Generating 3D spaces from a single picture
Looking at a picture of a room, you as a human can probably imagine what the rest of the space looks like out of frame. We have both tons of experience looking at rooms and very active imaginations to help us fill in the gaps. We know what happens when walls meet ceilings, we know to expect windows and certain types of furniture, and context clues from the picture tell us what the rest of the décor probably looks like.
This is a much harder skillset to map to a machine. Like so many other seamless human processes, formalizing what happens when we imagine the space beyond an image is endlessly complex. A machine has to learn from the limited features available in an image and pattern match with images it has seen before, essentially “creating” new features beyond the border of the picture.
In the world of computer vision, this challenge is more broadly known as novel view synthesis — given an image or images, create images from other points of view that make sense with the inputs. It’s a challenging problem, because the features of real environments can change rapidly and unexpectedly. Extrapolating more wall from a given wall is one thing, but knowing when a desk or couch might appear is a different story.
A new publication by CSE PhD student Chris Rockwell and Profs. David Fouhey and Justin Johnson has pushed this technique to new territory. While other work in the area has looked at how to fill in the gaps between multiple images or frames of a video, a technique presented at the 2021 International Conference on Computer Vision, called PixelSynth, can create interactive 3D spaces from just a single picture.
“Historically this has been done by taking many, many photos or using expensive cameras to do this,” says Rockwell. “We want to do this on a few images, with a focus on a single image.”

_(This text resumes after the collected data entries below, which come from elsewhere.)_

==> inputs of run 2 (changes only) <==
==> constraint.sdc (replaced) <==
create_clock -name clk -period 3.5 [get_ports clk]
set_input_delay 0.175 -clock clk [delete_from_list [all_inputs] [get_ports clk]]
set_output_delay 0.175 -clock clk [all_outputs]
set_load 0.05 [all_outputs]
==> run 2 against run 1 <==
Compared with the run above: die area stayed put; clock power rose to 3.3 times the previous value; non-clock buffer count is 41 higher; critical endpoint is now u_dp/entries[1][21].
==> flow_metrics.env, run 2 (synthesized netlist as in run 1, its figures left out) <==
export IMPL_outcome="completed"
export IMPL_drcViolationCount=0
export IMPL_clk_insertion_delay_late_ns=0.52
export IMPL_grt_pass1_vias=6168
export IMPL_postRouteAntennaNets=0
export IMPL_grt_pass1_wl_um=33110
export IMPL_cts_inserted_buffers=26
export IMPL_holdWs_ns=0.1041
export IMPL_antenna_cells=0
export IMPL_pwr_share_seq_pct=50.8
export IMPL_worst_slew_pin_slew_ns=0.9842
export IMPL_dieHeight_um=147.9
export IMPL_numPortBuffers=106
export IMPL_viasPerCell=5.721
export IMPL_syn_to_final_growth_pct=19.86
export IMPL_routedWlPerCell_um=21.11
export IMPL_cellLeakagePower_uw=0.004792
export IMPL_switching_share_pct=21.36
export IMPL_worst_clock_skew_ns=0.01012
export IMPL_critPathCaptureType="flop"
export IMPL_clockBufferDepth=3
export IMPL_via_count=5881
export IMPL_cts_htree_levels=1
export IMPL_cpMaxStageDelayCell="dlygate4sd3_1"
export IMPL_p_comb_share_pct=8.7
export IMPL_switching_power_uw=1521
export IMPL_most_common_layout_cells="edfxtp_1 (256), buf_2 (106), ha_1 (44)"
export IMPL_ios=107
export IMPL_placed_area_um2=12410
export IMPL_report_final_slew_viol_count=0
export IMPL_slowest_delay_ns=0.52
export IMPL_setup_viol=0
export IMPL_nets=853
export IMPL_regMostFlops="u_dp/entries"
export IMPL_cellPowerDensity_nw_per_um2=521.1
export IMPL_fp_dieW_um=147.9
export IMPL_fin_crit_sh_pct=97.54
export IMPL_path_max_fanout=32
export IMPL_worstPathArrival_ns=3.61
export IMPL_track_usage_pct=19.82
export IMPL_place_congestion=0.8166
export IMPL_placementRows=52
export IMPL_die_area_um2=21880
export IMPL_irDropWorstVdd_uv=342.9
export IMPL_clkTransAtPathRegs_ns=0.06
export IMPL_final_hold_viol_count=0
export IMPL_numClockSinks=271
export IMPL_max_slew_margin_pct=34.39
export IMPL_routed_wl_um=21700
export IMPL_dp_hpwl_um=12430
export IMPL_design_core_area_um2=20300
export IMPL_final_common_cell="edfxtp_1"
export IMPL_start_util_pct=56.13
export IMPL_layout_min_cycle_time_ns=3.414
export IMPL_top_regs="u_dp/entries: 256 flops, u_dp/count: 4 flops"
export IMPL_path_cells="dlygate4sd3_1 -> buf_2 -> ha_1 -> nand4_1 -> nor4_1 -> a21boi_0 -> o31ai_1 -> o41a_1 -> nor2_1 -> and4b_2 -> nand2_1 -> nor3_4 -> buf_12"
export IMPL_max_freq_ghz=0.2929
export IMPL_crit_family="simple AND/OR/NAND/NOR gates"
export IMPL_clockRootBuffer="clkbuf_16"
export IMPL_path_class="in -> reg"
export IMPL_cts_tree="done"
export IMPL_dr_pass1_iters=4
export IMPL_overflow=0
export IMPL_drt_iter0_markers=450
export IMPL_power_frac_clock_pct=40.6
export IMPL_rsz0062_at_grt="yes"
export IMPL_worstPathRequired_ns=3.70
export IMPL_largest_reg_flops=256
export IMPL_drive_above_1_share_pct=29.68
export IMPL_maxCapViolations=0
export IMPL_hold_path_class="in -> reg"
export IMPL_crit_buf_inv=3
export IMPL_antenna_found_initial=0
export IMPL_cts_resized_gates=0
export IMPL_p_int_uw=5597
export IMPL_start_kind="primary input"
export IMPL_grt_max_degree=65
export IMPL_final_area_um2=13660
## src/rtl/evt_pkg.sv

```systemverilog
package evt_pkg;
  localparam int CNT_W     = 16;
  localparam int SCALE_W   = 4;
  localparam int MAX_SCALE = 8;
  localparam int ADDR_W    = 2;
  localparam int NUM_CMP   = 2;

  // control word bit positions
  localparam int EN_BIT    = 15;
  localparam int F2_BIT    = 14;
  localparam int F1_BIT    = 13;
  localparam int MODE_LO   = 8;
  localparam int MODE_W    = 2;

  typedef enum logic [ADDR_W-1:0] {
    A_CMP1 = 2'd0,
    A_CMP2 = 2'd1,
    A_CNT  = 2'd2,
    A_CTRL = 2'd3
  } reg_addr_e;

  localparam logic [MODE_W-1:0] MODE_IRQ = 2'b11;
endpackage

```

## src/rtl/evt_prescaler.sv

```systemverilog
module evt_prescaler #(
  parameter int SCALE_W   = 4,
  parameter int MAX_SCALE = 8
) (
  input  logic               clk,
  input  logic               rst_n,
  input  logic               ref_tick,
  input  logic               run,
  input  logic               restart,
  input  logic [SCALE_W-1:0] scale,
  output logic               tick_o
);
  localparam int DIV_W = (MAX_SCALE > 0) ? MAX_SCALE : 1;

  logic [SCALE_W-1:0] eff_scale;
  logic [DIV_W:0]     limit_w;
  logic [DIV_W-1:0]   limit;
  logic [DIV_W-1:0]   div_q;
  logic               at_limit;

  always_comb begin
    if (scale > SCALE_W'(MAX_SCALE)) eff_scale = SCALE_W'(MAX_SCALE);
    else                             eff_scale = scale;
    limit_w = ((DIV_W+1)'(1) << eff_scale) - (DIV_W+1)'(1);
    limit   = limit_w[DIV_W-1:0];
  end

  generate
    if (MAX_SCALE == 0) begin : g_nodiv
      assign at_limit = 1'b1;
      always_ff @(posedge clk) div_q <= '0;
    end else begin : g_div
      assign at_limit = (div_q == limit);
      always_ff @(posedge clk) begin
        if (!rst_n || restart)      div_q <= '0;
        else if (run && ref_tick) begin
          if (at_limit) div_q <= '0;
          else          div_q <= div_q + 1'b1;
        end
      end
    end
  endgenerate

  assign tick_o = run && ref_tick && !restart && at_limit;

  // Back-to-back ticks are only possible at divisor 1
  assert_spacing_R3: assert property (@(posedge clk) disable iff (!rst_n)
    tick_o |=> (!tick_o || $past(limit) == '0 || limit == '0));
endmodule

```

## src/rtl/evt_counter.sv

```systemverilog
module evt_counter #(
  parameter int CNT_W   = 16,
  parameter int NUM_CMP = 2
) (
  input  logic               clk,
  input  logic               rst_n,
  input  logic               tick,
  input  logic               cnt_wr,
  input  logic [CNT_W-1:0]   wdata,
  input  logic [NUM_CMP-1:0] cmp_wr,
  output logic [CNT_W-1:0]   count,
  output logic [CNT_W-1:0]   cmp_val [NUM_CMP],
  output logic [NUM_CMP-1:0] hit
);
  // compare registers and their match detectors
  for (genvar i = 0; i < NUM_CMP; i++) begin : g_cmp
    always_ff @(posedge clk) begin
      if (!rst_n)         cmp_val[i] <= '0;
      else if (cmp_wr[i]) cmp_val[i] <= wdata;
    end
    assign hit[i] = tick && !cnt_wr && (count == cmp_val[i]);
  end

  // the last comparator terminates the interval
  always_ff @(posedge clk) begin
    if (!rst_n)                 count <= '0;
    else if (cnt_wr)            count <= wdata;
    else if (hit[NUM_CMP-1])    count <= '0;
    else if (tick)              count <= count + 1'b1;
  end

  assert_hold_R2: assert property (@(posedge clk) disable iff (!rst_n)
    (!tick && !cnt_wr) |=> $stable(count));
  assert_match_wraps_R6: assert property (@(posedge clk) disable iff (!rst_n)
    (tick && !cnt_wr && count == cmp_val[NUM_CMP-1]) |=> count == '0);
  assert_wrap_R11: assert property (@(posedge clk) disable iff (!rst_n)
    (tick && !cnt_wr && count == '1) |=> count == '0);
endmodule

```

## src/rtl/evt_ctrl.sv

```systemverilog
module evt_ctrl
  import evt_pkg::*;
(
  input  logic               clk,
  input  logic               rst_n,
  input  logic               ctrl_wr,
  input  logic [CNT_W-1:0]   wdata,
  input  logic [NUM_CMP-1:0] hit,
  output logic               en,
  output logic [SCALE_W-1:0] scale,
  output logic [MODE_W-1:0]  mode,
  output logic [NUM_CMP-1:0] flags,
  output logic               en_rise,
  output logic [CNT_W-1:0]   ctrl_word
);
  logic [NUM_CMP-1:0] clr;

  assign clr     = ctrl_wr ? {wdata[F2_BIT], wdata[F1_BIT]} : '0;
  assign en_rise = ctrl_wr && wdata[EN_BIT] && !en;

  always_ff @(posedge clk) begin
    if (!rst_n) begin
      en    <= 1'b0;
      scale <= '0;
      mode  <= '0;
    end else if (ctrl_wr) begin
      en    <= wdata[EN_BIT];
      scale <= wdata[SCALE_W-1:0];
      mode  <= wdata[MODE_LO +: MODE_W];
    end
  end

  // sticky flags: a match wins over a same-cycle clear
  always_ff @(posedge clk) begin
    if (!rst_n) flags <= '0;
    else        flags <= (flags & ~clr) | hit;
  end

  always_comb begin
    ctrl_word                   = '0;
    ctrl_word[EN_BIT]           = en;
    ctrl_word[F2_BIT]           = flags[1];
    ctrl_word[F1_BIT]           = flags[0];
    ctrl_word[MODE_LO +: MODE_W] = mode;
    ctrl_word[SCALE_W-1:0]      = scale;
  end

  assert_sticky_R8: assert property (@(posedge clk) disable iff (!rst_n)
    (flags[1] && !clr[1]) |=> flags[1]);
  assert_flag_cause_R6: assert property (@(posedge clk) disable iff (!rst_n)
    $rose(flags[1]) |-> $past(hit[1]));
  assert_set_wins_R12: assert property (@(posedge clk) disable iff (!rst_n)
    hit[1] |=> flags[1]);
endmodule

```

## src/rtl/evt_match_timer.sv

```systemverilog
module evt_match_timer
  import evt_pkg::*;
(
  input  logic              clk,
  input  logic              rst_n,
  input  logic              ref_tick,
  input  logic [ADDR_W-1:0] bus_addr,
  input  logic [CNT_W-1:0]  bus_wdata,
  input  logic              bus_wr,
  input  logic              bus_rd,
  output logic [CNT_W-1:0]  bus_rdata,
  output logic              irq
);
  logic               wr_cnt, wr_ctrl;
  logic [NUM_CMP-1:0] wr_cmp;
  logic               en, en_rise, tick;
  logic [SCALE_W-1:0] scale;
  logic [MODE_W-1:0]  mode;
  logic [NUM_CMP-1:0] flags, hit;
  logic [CNT_W-1:0]   count, ctrl_word;
  logic [CNT_W-1:0]   cmp_val [NUM_CMP];

  // address decode
  assign wr_cnt    = bus_wr && (bus_addr == A_CNT);
  assign wr_ctrl   = bus_wr && (bus_addr == A_CTRL);
  assign wr_cmp[0] = bus_wr && (bus_addr == A_CMP1);
  assign wr_cmp[1] = bus_wr && (bus_addr == A_CMP2);

  evt_ctrl u_ctrl (
    .clk, .rst_n, .ctrl_wr(wr_ctrl), .wdata(bus_wdata), .hit,
    .en, .scale, .mode, .flags, .en_rise, .ctrl_word
  );

  evt_prescaler #(.SCALE_W(SCALE_W), .MAX_SCALE(MAX_SCALE)) u_pre (
    .clk, .rst_n, .ref_tick, .run(en), .restart(wr_cnt || en_rise),
    .scale, .tick_o(tick)
  );

  evt_counter #(.CNT_W(CNT_W), .NUM_CMP(NUM_CMP)) u_cnt (
    .clk, .rst_n, .tick, .cnt_wr(wr_cnt), .wdata(bus_wdata),
    .cmp_wr(wr_cmp), .count, .cmp_val, .hit
  );

  always_ff @(posedge clk) begin
    if (!rst_n) bus_rdata <= '0;
    else if (bus_rd) begin
      unique case (bus_addr)
        A_CMP1:  bus_rdata <= cmp_val[0];
        A_CMP2:  bus_rdata <= cmp_val[1];
        A_CNT:   bus_rdata <= count;
        default: bus_rdata <= ctrl_word;
      endcase
    end
  end

  assign irq = flags[1] && (mode == MODE_IRQ);

  assert_irq_hold_R9: assert property (@(posedge clk) disable iff (!rst_n)
    (irq && !wr_ctrl) |=> irq);
  assert_reset_quiet_R1: assert property (@(posedge clk)
    !rst_n |=> (!irq && bus_rdata == '0));
endmodule

```

## config.mk

```make
export PLATFORM = sky130hd
export DESIGN_NAME = evt_match_timer
export DESIGN_NICKNAME = d
export VERILOG_FILES = /design/src/rtl/evt_pkg.sv /design/src/rtl/evt_prescaler.sv /design/src/rtl/evt_counter.sv /design/src/rtl/evt_ctrl.sv /design/src/rtl/evt_match_timer.sv
export SDC_FILE = /design/constraint.sdc
export NUM_CORES = 1
export LEC_CHECK = 0
export ABC_AREA = 1
export CORE_ASPECT_RATIO = 1.4
export CORE_MARGIN = 2
export CORE_UTILIZATION = 30
export CTS_BUF_LIST = sky130_fd_sc_hd__clkbuf_8
export CTS_CLUSTER_DIAMETER = 120
export DETAILED_ROUTE_END_ITERATION = 10
export DONT_BUFFER_PORTS = 1
export GPL_TIMING_DRIVEN = 0
export PLACE_DENSITY = 0.54
export SETUP_SLACK_MARGIN = 0.4
export SLEW_MARGIN = 20
export SYNTH_ARGS = -nofsm -noshare
export SYNTH_HDL_FRONTEND = slang
export SYNTH_SLANG_ARGS = --single-unit
```

## constraint.sdc

```tcl
create_clock -name clk -period 3.55 [get_ports clk]
set_input_delay 0.355 -clock clk [delete_from_list [all_inputs] [get_ports clk]]
set_output_delay 0.355 -clock clk [all_outputs]
set_load 0.01 [all_outputs]
```

==> reports/results.txt <==
Status: finished clean
Die X: 107.8 microns
Grt total ovfl: 0
Fmax: 397.8 MHz
Combinational share of power: 0.147
Vias in the first global route: 4301
Critical Path Start: u_ctrl.scale[3]$_SDFFE_PN0P_
Hold Path Sink: u_ctrl.mode[0]$_SDFFE_PN0P_
Syn Area/Cell: 6.487 sq um
Setup crit end kind: flip-flop
Post-Place Setup Slack: 1052 ps
DR iter-0 viols: 473
Tot GR Track Use: 0.1937
Part of the cycle the worst path needs: 0.7081
DR vias: 4631
Post-Syn Instances: 698
Setup ws final: 1036 ps
Clock transition at path regs: 100 ps
Fraction of registers with async set/reset: 0
Final ANT Viol Nets: 0
Post-Syn Area: 4528 sq um
PD cells: 390.0 nW/um^2
Fin. Hold Viols: 0
Cell mode on critical path: nand2_1
Initial antenna violation count: 0
Unrepaired setup endpoints after global routing: false
EDFF count, synth: 0
CTS tree: done
CP startpoint kind: flip-flop
Final instance area: 4960 sq um
# hold bufs at CTS: 0
Sequential fraction of the synthesis area: 0.3581
Max-Cap Viols: 0
Most used DFF post-synth: dfxtp_1
First-pass GRT wire length: 23580 microns
Worst Max-Slew Pin Slew: 639.3 ps
I/O pins: 40
Pin count of the biggest net entering global routing: 16
Skew final: 11.37 ps
Worst Path Class, Setup: reg -> reg
Drt pass-1 iters: 5
Synthesized flop and latch total: 81
Core Area: 14920 sq um
Worst Hold Class: in -> reg
Slowest-stage cell, CP: dfxtp_1
R2R cell count: 17
CTS root buf: clkbuf_8
Die Ht: 149.4 microns
Ys Warns: 0
Post_cts resized: 0
CTS Sinks: 81
WL final: 15310 microns
CP Cell Sequence: nor2_4, nand2_1, ha_1, inv_1, nand2_1, nand2_1, nor2_1, nand2_1, nor2_1, nand2_1, nor2_1, nand4_2, buf_2, nand3_1, nand2_1, nor2_1, nor2_1
Register area: 1622 sq um
Area of the multi-input gates: 2479 sq um
Final setup TNS: 0 ps
Total leakage power: 1.856 nW
Placed cell count: 890
Clock power frac: 0.347
Reg-to-reg endpoint: u_cnt.count[12]$_SDFFE_PN0P_
Crit path time final: 2514 ps
DRC: 0
Die footprint: 16110 sq um
Net Count, Synth: 724
Power Internal: 1.320 mW
Family with the most delay on the worst path: simple AND/OR/NAND/NOR gates
Port Buffers: 0
Post-layout nets: 735
CTS Buffer Depth: 2
Starting Density: 0.3035
Clk_lat worst skew: 380 ps
NetSw: 0.6144 mW
CTS Buf Count: 9
Dpl cell area: 4768 sq um
Worst R2R Setup Slack: 1040 ps
Via/cell ratio: 5.106
CP peak stage delay: 430 ps
Max Slew Vio Count: 0
H-tree depth: 3
Area grow syn2layout: 9.533%
Commonest cells after routing, fill and taps aside: 144 x nand2_1, 108 x nor2_1, 81 x dfxtp_1
Sequential share of power: 0.506
Sw frac: 0.3176
Layout Cells excl Fill: 907
Worst EP required: 3800 ps
Crit-path max FO: 10
Final setup vio count: 0
Distinct cells, synth: 31
Origin of the critical flop-to-flop path: u_ctrl.scale[3]$_SDFFE_PN0P_
Max_slew headroom: 0.5722
Data arrival, critical path: 2760 ps
Maximum VDD drop: 0.1683 mV
Layout fillers: 1666
DPL Wire Length: 11690 microns
Share of cells above drive strength 1: 0.04902
DR WL/cell: 16.88 microns
Most common cell after layout, fill and taps aside: nand2_1
Post-CTS setup buffer count: 0
WHS Path Cells: 2
CP bufs+invs: 2
Gpl congestion: 0.9409
Row count: 53
Hold path start: bus_wdata[8]
-- through the flow --
| stage | util | total power, mW | hold slack (ps) |
|---|---|---|---|
| after detailed placement | 0.3196 | 1.282 | 458.6 |
| after global routing | 0.3322 | 2.028 | 137.8 |
| after CTS | 0.3322 | 1.946 | 112.7 |
| after global placement | 0.3196 | 1.280 | 461.1 |
| after floorplan | - | 1.203 | 443.5 |
| final | 0.3324 | 1.934 | 112.9 |
-- layer usage --
metal	share of wire	GRT usage	routed length, microns
met5	0	0	0
met4	0.044	0.1071	672
met3	0.066	0.04063	1013
met2	0.49	0.3340	7546
met1	0.40	0.2201	6077
-- area by class of cell --
| class | count | area share |
|---|---|---|
| Antenna cell | 1 | 0.0005045 |
| Buffer | 41 | 0.03330 |
| Clock buffer | 10 | 0.02775 |
| Clock inverter | 6 | 0.01034 |
| Inverter | 70 | 0.05298 |
| Multi-Input combinational cell | 506 | 0.4997 |
| Sequential cell | 81 | 0.3269 |
| Tap cell | 192 | 0.04844 |
-- cells by family after synthesis --
group / count (synthesis) / share of synthesized area
AO/OA/AOI/OAI: 125 / 0.1511
XOR/XNOR: 33 / 0.06383
adder cells (fa/ha/maj): 3 / 0.008290
buffers and inverters: 111 / 0.09450
flip-flops: 81 / 0.3581
AND/OR/NAND/NOR: 345 / 0.3241
-- worst register-to-register path, delay by kind of cell, from the launching register on --
kind / cells / cell delay [ps]
flops: 1 / 430
simple gates: 14 / 1330
fa+ha+maj: 1 / 320
buf+inv: 2 / 300
-- power groups by stage --
stage	registers (mW)	logic [mW]	clock network [mW]
floorplan	0.990	0.213	0
detailed placement	0.999	0.282	0
global route	0.983	0.321	0.725
finish	0.978	0.285	0.671
global placement	0.999	0.281	0
CTS	0.978	0.283	0.684
-- worst max-delay path by stage --
stage                              endpoint  slack, ps  cells after the start
3_5_place_dp    u_cnt.count[6]$_SDFFE_PN0P_       1050                     17
2_1_floorplan   u_cnt.count[9]$_SDFFE_PN0P_       1470                     17
5_1_grt         u_cnt.count[8]$_SDFFE_PN0P_        720                     17
3_3_place_gp    u_cnt.count[8]$_SDFFE_PN0P_       1010                     17
4_1_cts         u_cnt.count[8]$_SDFFE_PN0P_       1040                     17
6_report       u_cnt.count[12]$_SDFFE_PN0P_       1040                     17
-- flip-flops by register name, indices dropped and copies added (netlist names) --
register,cells
u_ctrl.en,1
u_ctrl.flags,2
u_pre.div_q,8
u_ctrl.scale,4
u_cnt.count,16
bus_rdata,16
u_ctrl.mode,2
u_cnt.cmp_val,32
-- synth_stat cells (2+ instances only) --
cell type | count | area, sq um
nor2_2 | 3 | 18.77
buf_2 | 5 | 25.02
a21oi_1 | 52 | 260.3
a31oi_1 | 9 | 56.30
nand2_1 | 144 | 540.5
o21ai_0 | 47 | 235.2
clkbuf_1 | 33 | 123.9
nor4_1 | 6 | 37.54
and2_0 | 3 | 18.77
nand3_1 | 51 | 255.2
o2111ai_1 | 2 | 17.52
o22ai_1 | 6 | 37.54
nor3_1 | 14 | 70.07
inv_1 | 67 | 251.5
ha_1 | 3 | 37.54
a221oi_1 | 3 | 26.28
inv_2 | 3 | 11.26
nand4_2 | 2 | 25.02
nand4_1 | 10 | 62.56
or2_2 | 2 | 12.51
xnor2_1 | 9 | 78.83
xor2_1 | 24 | 210.2
dfxtp_1 | 81 | 1622
o221ai_1 | 5 | 43.79
nor2_1 | 108 | 405.4
Note: power is estimated with default switching activity, not from simulation.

In a series of demos available on the project’s webpage, viewers can click and drag the starting image and watch as a field of vision opens up around the edges. Unlike faux-3D photo effects available on some apps, new space is actually being generated several degrees in every direction around the test images by the PixelSynth model.
PixelSynth draws on several recent advancements in novel view synthesis and image extrapolation, fusing 3D reasoning with autoregressive modeling. The model requires only two images for each entry in the training dataset — one for input, and one nearby as the target output. It also takes a measurement of the difference in camera angle between images.
Past models that worked on single-image view synthesis (which themselves are quite new) had limited fields of view, and simply training these models to produce wider angles returned unusable results. The model powering PixelSynth produces views up to six times larger than predecessors, with cleaner and more accurate synthesized spaces.
The technology shows promise in areas like virtual and augmented reality, automatically producing new environments from less hard-coded raw material. It could also be useful in applications that rely on a huge number of raw images to generate usable views, like Google Streetview, film, and animation, to generate more material from fewer frames or hand-produced imagery.
While right now the model isn’t equipped to produce things like fully navigable spaces or a 360º field of view, Rockwell is optimistic about the technology’s rapid growth. “This area of research has progressed so fast that we may have some new cool VR experiences in the next few years.”